Collected data
────────────────────

<file path="config.mk">
export PLATFORM = sky130hd
export DESIGN_NAME = pmp_cfg_bank
export DESIGN_NICKNAME = d
export VERILOG_FILES = /design/src/rtl/pmpb_pkg.sv /design/src/rtl/pmpb_decode.sv /design/src/rtl/pmpb_entry.sv /design/src/rtl/pmpb_secreg.sv /design/src/rtl/pmpb_rdmux.sv /design/src/rtl/pmp_cfg_bank.sv
export SDC_FILE = /design/constraint.sdc
export NUM_CORES = 2
export LEC_CHECK = 0
export BUFFER_PORTS_ARGS = -buffer_cell sky130_fd_sc_hd__buf_4
export CAP_MARGIN = 10
export CORE_AREA = 8 8 271 273
export DETAILED_ROUTE_END_ITERATION = 10
export DIE_AREA = 0 0 279 281
export GPL_TIMING_DRIVEN = 0
export MAX_ROUTING_LAYER = met4
export PLACE_DENSITY = 0.7
export RECOVER_POWER = 50
export SYNTH_ARGS = -nofsm -noshare
export SYNTH_HDL_FRONTEND = slang
export SYNTH_HIERARCHICAL = 1
export SYNTH_SLANG_ARGS = --single-unit
</file>
<file path="constraint.sdc">
create_clock -name clk_i -period 6 [get_ports clk_i]
set_input_delay 0.9 -clock clk_i [delete_from_list [all_inputs] [get_ports clk_i]]
set_output_delay 0.9 -clock clk_i [all_outputs]
set_load 0.03 [all_outputs]
</file>
<file path="src/rtl/pmpb_pkg.sv">
// Shared constants and helpers for the protection entry configuration bank.
// Assumes a configuration byte per entry and a 6-bit register index split
// into a 2-bit region and a 4-bit slot.
package pmpb_pkg;
    localparam int CFG_W      = 8;
    localparam int IDX_W      = 6;
    localparam int SLOT_W     = 4;
    localparam int SEC_FLAGS  = 3;

    // Configuration byte field positions
    localparam int BIT_R      = 0;
    localparam int BIT_W      = 1;
    localparam int BIT_X      = 2;
    localparam int MODE_LO    = 3;
    localparam int BIT_LOCK   = 7;

    // Security register field positions
    localparam int SEC_LOCKDOWN  = 0;
    localparam int SEC_WHITELIST = 1;
    localparam int SEC_BYPASS    = 2;

    typedef enum logic [1:0] {
        MATCH_OFF   = 2'd0,
        MATCH_TOR   = 2'd1,
        MATCH_NA4   = 2'd2,
        MATCH_NAPOT = 2'd3
    } match_mode_e;

    typedef enum logic [1:0] {
        RGN_CFG  = 2'd0,
        RGN_ADDR = 2'd1,
        RGN_SEC  = 2'd2,
        RGN_NONE = 2'd3
    } region_e;

    // Extract the match mode of a configuration byte
    function automatic match_mode_e cfg_mode(input logic [CFG_W-1:0] c);
        return match_mode_e'(c[MODE_LO +: 2]);
    endfunction
endpackage

</file>
<file path="src/rtl/pmpb_decode.sv">
// Index decoder: turns the register index and write strobe into one-hot
// write enables for configuration words, address registers and the
// security register. Unimplemented indices produce no enable.
module pmpb_decode
    import pmpb_pkg::*;
#(
    parameter int NUM_ENTRIES = 16,
    parameter int NUM_CFG     = 4
) (
    input  logic                   clk_i,
    input  logic                   rst_ni,
    input  logic [IDX_W-1:0]       idx_i,
    input  logic                   wr_en_i,
    output logic [NUM_CFG-1:0]     cfg_we_o,
    output logic [NUM_ENTRIES-1:0] addr_we_o,
    output logic                   sec_we_o
);
    region_e             region;
    logic [SLOT_W-1:0]   slot;

    assign region = region_e'(idx_i[IDX_W-1 -: 2]);
    assign slot   = idx_i[SLOT_W-1:0];

    // Generate per-register write enables from region and slot
    always_comb begin
        cfg_we_o  = '0;
        addr_we_o = '0;
        sec_we_o  = 1'b0;
        if (wr_en_i) begin
            for (int k = 0; k < NUM_CFG; k++)
                if (region == RGN_CFG && slot == SLOT_W'(k)) cfg_we_o[k] = 1'b1;
            for (int e = 0; e < NUM_ENTRIES; e++)
                if (region == RGN_ADDR && slot == SLOT_W'(e)) addr_we_o[e] = 1'b1;
            if (region == RGN_SEC && slot == '0) sec_we_o = 1'b1;
        end
    end


    strobe_onehot_chk: assert property (@(posedge clk_i) disable iff (!rst_ni)
        $onehot0({cfg_we_o, addr_we_o, sec_we_o}));

    idle_no_strobe_chk: assert property (@(posedge clk_i) disable iff (!rst_ni)
        !wr_en_i |-> ({cfg_we_o, addr_we_o, sec_we_o} == '0));
endmodule

</file>
<file path="src/rtl/pmpb_entry.sv">
// One protection entry: configuration byte and address register, with the
// lock rules that decide whether a write lands. ENHANCED selects the
// lockdown/bypass-aware acceptance rule. Assumes the caller supplies the
// next entry's lock and TOR status (tied low for the top entry).
module pmpb_entry
    import pmpb_pkg::*;
#(
    parameter bit ENHANCED = 1'b1,
    parameter int XLEN     = 32
) (
    input  logic             clk_i,
    input  logic             rst_ni,
    input  logic             cfg_we_i,
    input  logic [CFG_W-1:0] cfg_wdata_i,
    input  logic             addr_we_i,
    input  logic [XLEN-1:0]  addr_wdata_i,
    input  logic             next_locked_tor_i,
    input  logic             lockdown_i,
    input  logic             bypass_i,
    output logic [CFG_W-1:0] cfg_o,
    output logic [XLEN-1:0]  addr_o
);
    logic [CFG_W-1:0] cfg_q;
    logic [XLEN-1:0]  addr_q;
    logic             own_lock;
    logic             new_lock;
    logic             new_x;
    logic             new_wx_only;
    logic             basic_ok;
    logic             enh_ok;
    logic             cfg_ok;
    logic             addr_ok;

    assign own_lock    = cfg_q[BIT_LOCK];
    assign new_lock    = cfg_wdata_i[BIT_LOCK];
    assign new_x       = cfg_wdata_i[BIT_X];
    assign new_wx_only = (cfg_wdata_i[BIT_X:BIT_R] == 3'b110);

    // Decide whether a configuration byte write is accepted
    always_comb begin
        basic_ok = !own_lock;
        enh_ok   = bypass_i
                 || (!lockdown_i && !own_lock)
                 || (lockdown_i && new_lock && !new_x)
                 || (lockdown_i && !new_lock && !new_wx_only);
        cfg_ok   = ENHANCED ? enh_ok : basic_ok;
    end

    // Address writes blocked by own lock or a locked TOR neighbour above
    assign addr_ok = !own_lock && !next_locked_tor_i;

    // Configuration byte storage
    always_ff @(posedge clk_i) begin
        if (!rst_ni)                 cfg_q <= '0;
        else if (cfg_we_i && cfg_ok) cfg_q <= cfg_wdata_i;
    end

    // Address register storage
    always_ff @(posedge clk_i) begin
        if (!rst_ni)                    addr_q <= '0;
        else if (addr_we_i && addr_ok)  addr_q <= addr_wdata_i;
    end

    assign cfg_o  = cfg_q;
    assign addr_o = addr_q;


    basic_lock_hold_chk: assert property (@(posedge clk_i) disable iff (!rst_ni)
        (!ENHANCED && cfg_q[BIT_LOCK]) |=> $stable(cfg_q));

    wx_reject_chk: assert property (@(posedge clk_i) disable iff (!rst_ni)
        (ENHANCED && lockdown_i && !bypass_i && cfg_we_i
         && !cfg_wdata_i[BIT_LOCK] && cfg_wdata_i[BIT_X:BIT_R] == 3'b110)
        |=> $stable(cfg_q));

    addr_own_lock_chk: assert property (@(posedge clk_i) disable iff (!rst_ni)
        cfg_q[BIT_LOCK] |=> $stable(addr_q));

    addr_tor_guard_chk: assert property (@(posedge clk_i) disable iff (!rst_ni)
        next_locked_tor_i |=> $stable(addr_q));
endmodule

</file>
<file path="src/rtl/pmpb_secreg.sv">
// Security-configuration register: lockdown and whitelist are sticky,
// bypass may only be raised while no entry is locked or while already set.
module pmpb_secreg
    import pmpb_pkg::*;
(
    input  logic                 clk_i,
    input  logic                 rst_ni,
    input  logic                 we_i,
    input  logic [SEC_FLAGS-1:0] wdata_i,
    input  logic                 any_locked_i,
    output logic                 lockdown_o,
    output logic                 whitelist_o,
    output logic                 bypass_o
);
    logic lockdown_q;
    logic whitelist_q;
    logic bypass_q;

    // Update flags on a write, keeping sticky bits and guarding bypass
    always_ff @(posedge clk_i) begin
        if (!rst_ni) begin
            lockdown_q  <= 1'b0;
            whitelist_q <= 1'b0;
            bypass_q    <= 1'b0;
        end else if (we_i) begin
            lockdown_q  <= lockdown_q  | wdata_i[SEC_LOCKDOWN];
            whitelist_q <= whitelist_q | wdata_i[SEC_WHITELIST];
            bypass_q    <= wdata_i[SEC_BYPASS] & (bypass_q | !any_locked_i);
        end
    end

    assign lockdown_o  = lockdown_q;
    assign whitelist_o = whitelist_q;
    assign bypass_o    = bypass_q;


    lockdown_sticky_chk: assert property (@(posedge clk_i) disable iff (!rst_ni)
        lockdown_q |=> lockdown_q);

    whitelist_sticky_chk: assert property (@(posedge clk_i) disable iff (!rst_ni)
        whitelist_q |=> whitelist_q);

    bypass_no_rearm_chk: assert property (@(posedge clk_i) disable iff (!rst_ni)
        (!bypass_q && any_locked_i) |=> !bypass_q);
endmodule

</file>
<file path="src/rtl/pmpb_rdmux.sv">
// Combinational read multiplexer over stored state. Indices outside the
// implemented registers return zero.
module pmpb_rdmux
    import pmpb_pkg::*;
#(
    parameter int NUM_ENTRIES = 16,
    parameter int NUM_CFG     = 4,
    parameter int XLEN        = 32
) (
    input  logic [IDX_W-1:0]             idx_i,
    input  logic [NUM_ENTRIES*CFG_W-1:0] cfg_i,
    input  logic [NUM_ENTRIES*XLEN-1:0]  addr_i,
    input  logic [SEC_FLAGS-1:0]         sec_i,
    output logic [XLEN-1:0]              rd_o
);
    region_e           region;
    logic [SLOT_W-1:0] slot;

    assign region = region_e'(idx_i[IDX_W-1 -: 2]);
    assign slot   = idx_i[SLOT_W-1:0];

    // Select the addressed register or zero
    always_comb begin
        rd_o = '0;
        unique case (region)
            RGN_CFG:
                for (int k = 0; k < NUM_CFG; k++)
                    if (slot == SLOT_W'(k)) rd_o = cfg_i[k*XLEN +: XLEN];
            RGN_ADDR:
                for (int e = 0; e < NUM_ENTRIES; e++)
                    if (slot == SLOT_W'(e)) rd_o = addr_i[e*XLEN +: XLEN];
            RGN_SEC:
                if (slot == '0) rd_o = {{(XLEN-SEC_FLAGS){1'b0}}, sec_i};
            default: rd_o = '0;
        endcase
    end
endmodule

</file>
<file path="src/rtl/pmp_cfg_bank.sv">
// Top of the protection entry configuration bank: decoder, entry array,
// security register and read mux. Assumes XLEN is a multiple of 8,
// NUM_ENTRIES a multiple of XLEN/8 and at most 16.
module pmp_cfg_bank
    import pmpb_pkg::*;
#(
    parameter int NUM_ENTRIES = 16,
    parameter int XLEN        = 32,
    parameter bit ENHANCED    = 1'b1
) (
    input  logic                         clk_i,
    input  logic                         rst_ni,
    input  logic [5:0]                   reg_idx_i,
    input  logic                         wr_en_i,
    input  logic [XLEN-1:0]              wr_data_i,
    output logic [XLEN-1:0]              rd_data_o,
    output logic [NUM_ENTRIES*8-1:0]     entry_cfg_o,
    output logic [NUM_ENTRIES*XLEN-1:0]  entry_addr_o,
    output logic                         sec_lockdown_o,
    output logic                         sec_whitelist_o,
    output logic                         sec_bypass_o
);
    localparam int BYTES_PER_REG = XLEN / CFG_W;
    localparam int NUM_CFG       = NUM_ENTRIES / BYTES_PER_REG;

    logic [NUM_CFG-1:0]           cfg_we;
    logic [NUM_ENTRIES-1:0]       addr_we;
    logic                         sec_we;
    logic [NUM_ENTRIES*CFG_W-1:0] cfg_flat;
    logic [NUM_ENTRIES*XLEN-1:0]  addr_flat;
    logic [NUM_ENTRIES-1:0]       locked_vec;
    logic                         any_locked;
    logic                         lockdown, whitelist, bypass;

    pmpb_decode #(.NUM_ENTRIES(NUM_ENTRIES), .NUM_CFG(NUM_CFG)) u_decode (
        .clk_i     (clk_i),
        .rst_ni    (rst_ni),
        .idx_i     (reg_idx_i),
        .wr_en_i   (wr_en_i),
        .cfg_we_o  (cfg_we),
        .addr_we_o (addr_we),
        .sec_we_o  (sec_we)
    );

    for (genvar e = 0; e < NUM_ENTRIES; e++) begin : g_entry
        logic next_locked_tor;
        if (e == NUM_ENTRIES - 1) begin : g_top
            assign next_locked_tor = 1'b0;
        end else begin : g_mid
            assign next_locked_tor = cfg_flat[(e+1)*CFG_W + BIT_LOCK]
                && (cfg_mode(cfg_flat[(e+1)*CFG_W +: CFG_W]) == MATCH_TOR);
        end

        pmpb_entry #(.ENHANCED(ENHANCED), .XLEN(XLEN)) u_entry (
            .clk_i             (clk_i),
            .rst_ni            (rst_ni),
            .cfg_we_i          (cfg_we[e / BYTES_PER_REG]),
            .cfg_wdata_i       (wr_data_i[(e % BYTES_PER_REG)*CFG_W +: CFG_W]),
            .addr_we_i         (addr_we[e]),
            .addr_wdata_i      (wr_data_i),
            .next_locked_tor_i (next_locked_tor),
            .lockdown_i        (lockdown),
            .bypass_i          (bypass),
            .cfg_o             (cfg_flat[e*CFG_W +: CFG_W]),
            .addr_o            (addr_flat[e*XLEN +: XLEN])
        );
        assign locked_vec[e] = cfg_flat[e*CFG_W + BIT_LOCK];
    end

    assign any_locked = |locked_vec;

    pmpb_secreg u_secreg (
        .clk_i        (clk_i),
        .rst_ni       (rst_ni),
        .we_i         (sec_we),
        .wdata_i      (wr_data_i[SEC_FLAGS-1:0]),
        .any_locked_i (any_locked),
        .lockdown_o   (lockdown),
        .whitelist_o  (whitelist),
        .bypass_o     (bypass)
    );

    pmpb_rdmux #(.NUM_ENTRIES(NUM_ENTRIES), .NUM_CFG(NUM_CFG), .XLEN(XLEN)) u_rdmux (
        .idx_i  (reg_idx_i),
        .cfg_i  (cfg_flat),
        .addr_i (addr_flat),
        .sec_i  ({bypass, whitelist, lockdown}),
        .rd_o   (rd_data_o)
    );

    assign entry_cfg_o     = cfg_flat;
    assign entry_addr_o    = addr_flat;
    assign sec_lockdown_o  = lockdown;
    assign sec_whitelist_o = whitelist;
    assign sec_bypass_o    = bypass;


    reset_clear_chk: assert property (@(posedge clk_i)
        !rst_ni |=> (entry_cfg_o == '0 && entry_addr_o == '0
                     && !sec_lockdown_o && !sec_whitelist_o && !sec_bypass_o));

    unused_idx_read_zero_chk: assert property (@(posedge clk_i) disable iff (!rst_ni)
        (reg_idx_i[5:4] == 2'd3) |-> (rd_data_o == '0));
endmodule

</file>
==> impl_metrics.env <==
export IMPL_period_share_pct=100
export IMPL_crit_reg2reg_launch="g_entry[3].u_entry/cfg_o[7]"
export IMPL_timing_critical_path_to_type="output pin"
export IMPL_cap_viol_max_count=1
export IMPL_fraction_of_layout_instances_using_a_drive_strength_above_1_pct=15.4
export IMPL_first_iter_violations=6123
export IMPL_synth_seq_cells=643
export IMPL_timing_final_setup_violations=1
export IMPL_comb_power_share_pct=10.1
export IMPL_switching_share_pct=27.2
export IMPL_postCtsSetupRepairBufs=0
export IMPL_violations="capacitance limit, slew limit, setup timing"
export IMPL_sequentialPowerShare_pct=42.3
export IMPL_cts_tree="yes"
export IMPL_grt_pass1_vias=33400
export IMPL_cp_startpoint="reg_idx_i[0]"
export IMPL_cts_max_level=3
export IMPL_cts_buffer_depth=3
export IMPL_fin_worst_skew_ns=0.0262
export IMPL_fp_dieArea_um2=78400
export IMPL_grtUsageTotal_pct=50.1
export IMPL_cts_num_sinks=643
export IMPL_mappedNetlistNets=3901
export IMPL_crit_path_max_fanout=10
export IMPL_finalHoldViolCount=0
export IMPL_placed_cell_area_um2=38500
export IMPL_clk_latency_ns=0.63
export IMPL_die_h_um=281
export IMPL_fmaxAchievable_mhz=167
export IMPL_detail_route_first_pass_iterations=9
export IMPL_timing_hold_worst_class="flop to flop"
export IMPL_route_antenna_remaining_nets=0
export IMPL_period_minus_slack_ns=6.00
export IMPL_cts_made_buffers=73
export IMPL_grt_start_max_net_pins=52
export IMPL_floorplan_die_width_um=279
export IMPL_totalNegativeSetupSlack_ns=-0.000237
export IMPL_crit_type="input port to output pin"
export IMPL_layout_core_utilization_pct=57.0
export IMPL_placementRows=97
export IMPL_top_level_ports=716
export IMPL_worst_ep_arrival_time_ns=5.10
export IMPL_via_per_inst=6.40
export IMPL_worst_min_path_start="g_entry[2].u_entry/addr_o[28]"
export IMPL_gp_congestion=1.04
export IMPL_pwr_per_cell_area_nw_per_um2=258
export IMPL_first_pass_grt_wire_length_mm=271
export IMPL_path_clk_slew_ns=0.06
export IMPL_placedCellCount=5516
export IMPL_final_max_slew_viol_count=52
export IMPL_internal_power_w=0.00741
export IMPL_grt_antenna_before_repair=15
export IMPL_clk_root_buffer_cell="sky130_fd_sc_hd__clkbuf_16"
export IMPL_run_status="complete, but fails checks"
export IMPL_postLayoutCellArea_um2=39500
export IMPL_rsz0062_at_grt="no"
export IMPL_synth_top_flop_cell="sky130_fd_sc_hd__dfxtp_1"
export IMPL_post_cts_resized=0
export IMPL_netlist_top_cells_area="sky130_fd_sc_hd__dfxtp_1 (40%), sky130_fd_sc_hd__nand2_1 (16%), sky130_fd_sc_hd__a21boi_0 (9.8%), sky130_fd_sc_hd__mux2i_1 (5.5%), sky130_fd_sc_hd__mux4_2 (3.5%)"
export IMPL_drc_viols=0
export IMPL_worst_pin_slew_ns=3.99
export IMPL_seq_area_frac_synth_pct=40.3
export IMPL_yosys_top_cells_count="sky130_fd_sc_hd__nand2_1 (1395), sky130_fd_sc_hd__dfxtp_1 (643), sky130_fd_sc_hd__a21boi_0 (417)"
export IMPL_cellLeakagePower_nw=13.8
export IMPL_syn_area_um2=32000
export IMPL_ir_worst_vdd_uv=204
export IMPL_async_reset_ff_share_pct=0
export IMPL_post_synth_num_cell_types=89
export IMPL_p_total_w=0.0102
export IMPL_timing_critical_path_from_type="input port"
export IMPL_floorplan_initialDensity_pct=46.1
export IMPL_setup_slack_ns=-0.000237
export IMPL_syn_mean_instance_area_um2=8.28
export IMPL_detailroute_via_count=36200
export IMPL_wl_mm=201
export IMPL_synth_largest_type_area_fraction_pct=40.3
export IMPL_power_clock_fraction_pct=47.6
export IMPL_finalNetCount=4692
export IMPL_switching_power_w=0.00277
export IMPL_timing_max_slew_rel_slack_pct=-166
export IMPL_flow_area_growth_from_synthesis_pct=23.5
export IMPL_port_buffers=715
export IMPL_wl_per_cell_um=35.6
export IMPL_coreArea_um2=69300
export IMPL_hpwlAfterDp_mm=150
export IMPL_cp_data_required_time_ns=5.10
export IMPL_post_synth_top_count_cell="sky130_fd_sc_hd__nand2_1"
export IMPL_synthCells=3860
export IMPL_ctsHoldBuffers=0
export IMPL_layout_cells_non_filler=5657
export IMPL_synth_enable_flop_cells=0
export IMPL_ys_warn_count=6
export IMPL_gr_total_overflow=0
export IMPL_synthDominantAreaCellType="sky130_fd_sc_hd__dfxtp_1"
## power groups by stage
stage	registers, W	clock network [W]	logic, W
after floorplan	0.00443	0	0.000402
after global placement	0.00440	0	0.000960
after detailed placement	0.00440	0	0.000962
after CTS	0.00431	0.00483	0.000965
after global routing	0.00431	0.00499	0.000999
final	0.00431	0.00485	0.00103
## per-layer routing
layer	up-vias	share of wire, %	track usage, %
li1	14800	-	-
met5	-	0	-
met4	0	8.6	32.5
met2	3202	42	72.9
met1	17300	36	59.6
met3	876	14	15.5
## registers in the layout, indices dropped and copies added, names as in the netlist
register	cells
u_secreg/lockdown_o	1
u_secreg/whitelist_o	1
u_secreg/bypass_o	1
g_entry.u_entry/cfg_o	128
g_entry.u_entry/addr_o	512
## layout make-up
type	count	area, um^2
clock buffer	103	2100
sequential	643	12900
timing repair buffer	716	3790
inverter	40	150
fill	6790	29800
antenna	10	25.0
tap	940	1180
buffer	316	2050
multi-input combinational	2861	16900
clock inverter	28	429
## logic make-up after synthesis
family | count (synthesis) | synth area share, %
AOI/OAI and AO/OA | 981 | 22.1
other | 1 | 0.0117
DFF | 643 | 40.3
muxes | 253 | 9.95
and+or+nand+nor | 1626 | 20.7
buffers and inverters | 356 | 6.91
## path summary, 6_finish.rpt
path / end / slack [ns] / cells past startpoint
setup / recovery: rd_data_o[4] / -0.0002 / 9
hold / removal: g_entry[2].u_entry/addr_o[28] / 0.47 / 2
setup reg to reg: g_entry[2].u_entry/addr_o[14] / 3.52 / 6
hold reg to reg: g_entry[2].u_entry/addr_o[28] / 0.47 / 2
## worst max-delay path, stage by stage
cell and delay, ns:
sky130_fd_sc_hd__buf_4 0.16, sky130_fd_sc_hd__buf_6 0.16, sky130_fd_sc_hd__inv_2 0.25, sky130_fd_sc_hd__buf_2 0.41, sky130_fd_sc_hd__clkbuf_1 0.93, sky130_fd_sc_hd__o21ai_0 0.55
sky130_fd_sc_hd__a311oi_1 1.05, sky130_fd_sc_hd__o211ai_1 0.38, sky130_fd_sc_hd__buf_4 0.27
## cells in the final DEF (no fill, tap or decap), types with 27 or more instances in the layout
cell / netlist / layout
sky130_fd_sc_hd__nand2_1: 1395 / 1395
sky130_fd_sc_hd__dfxtp_1: 643 / 642
sky130_fd_sc_hd__clkbuf_1: 93 / 536
sky130_fd_sc_hd__a21boi_0: 417 / 490
sky130_fd_sc_hd__buf_4: 17 / 311
sky130_fd_sc_hd__mux2i_1: 177 / 177
sky130_fd_sc_hd__buf_2: 106 / 100
sky130_fd_sc_hd__a21oi_1: 95 / 95
sky130_fd_sc_hd__nor2_1: 90 / 90
sky130_fd_sc_hd__o21ai_0: 86 / 86
sky130_fd_sc_hd__buf_6: 82 / 82
sky130_fd_sc_hd__clkbuf_16: 0 / 74
sky130_fd_sc_hd__mux4_2: 49 / 49
sky130_fd_sc_hd__inv_1: 38 / 38
sky130_fd_sc_hd__o21ai_1: 31 / 31
sky130_fd_sc_hd__a22oi_1: 27 / 27
## stage by stage
stage | worst slack, ns | hold WS, ns
floorplan | 2.38 | 0.586
global placement | 0.461 | 0.452
detailed placement | 0.498 | 0.462
CTS | 0.474 | 0.470
global route | 0.337 | 0.488
finish | -0.000237 | 0.470
No activity file was read; power rests on OpenSTA's default activity.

────────────────────

_What the task asks_.
Filtering the entries above by the word "whether", copy each line that matches.

_Solution for this task_.
// lock rules that decide whether a write lands. ENHANCED selects the
    // Decide whether a configuration byte write is accepted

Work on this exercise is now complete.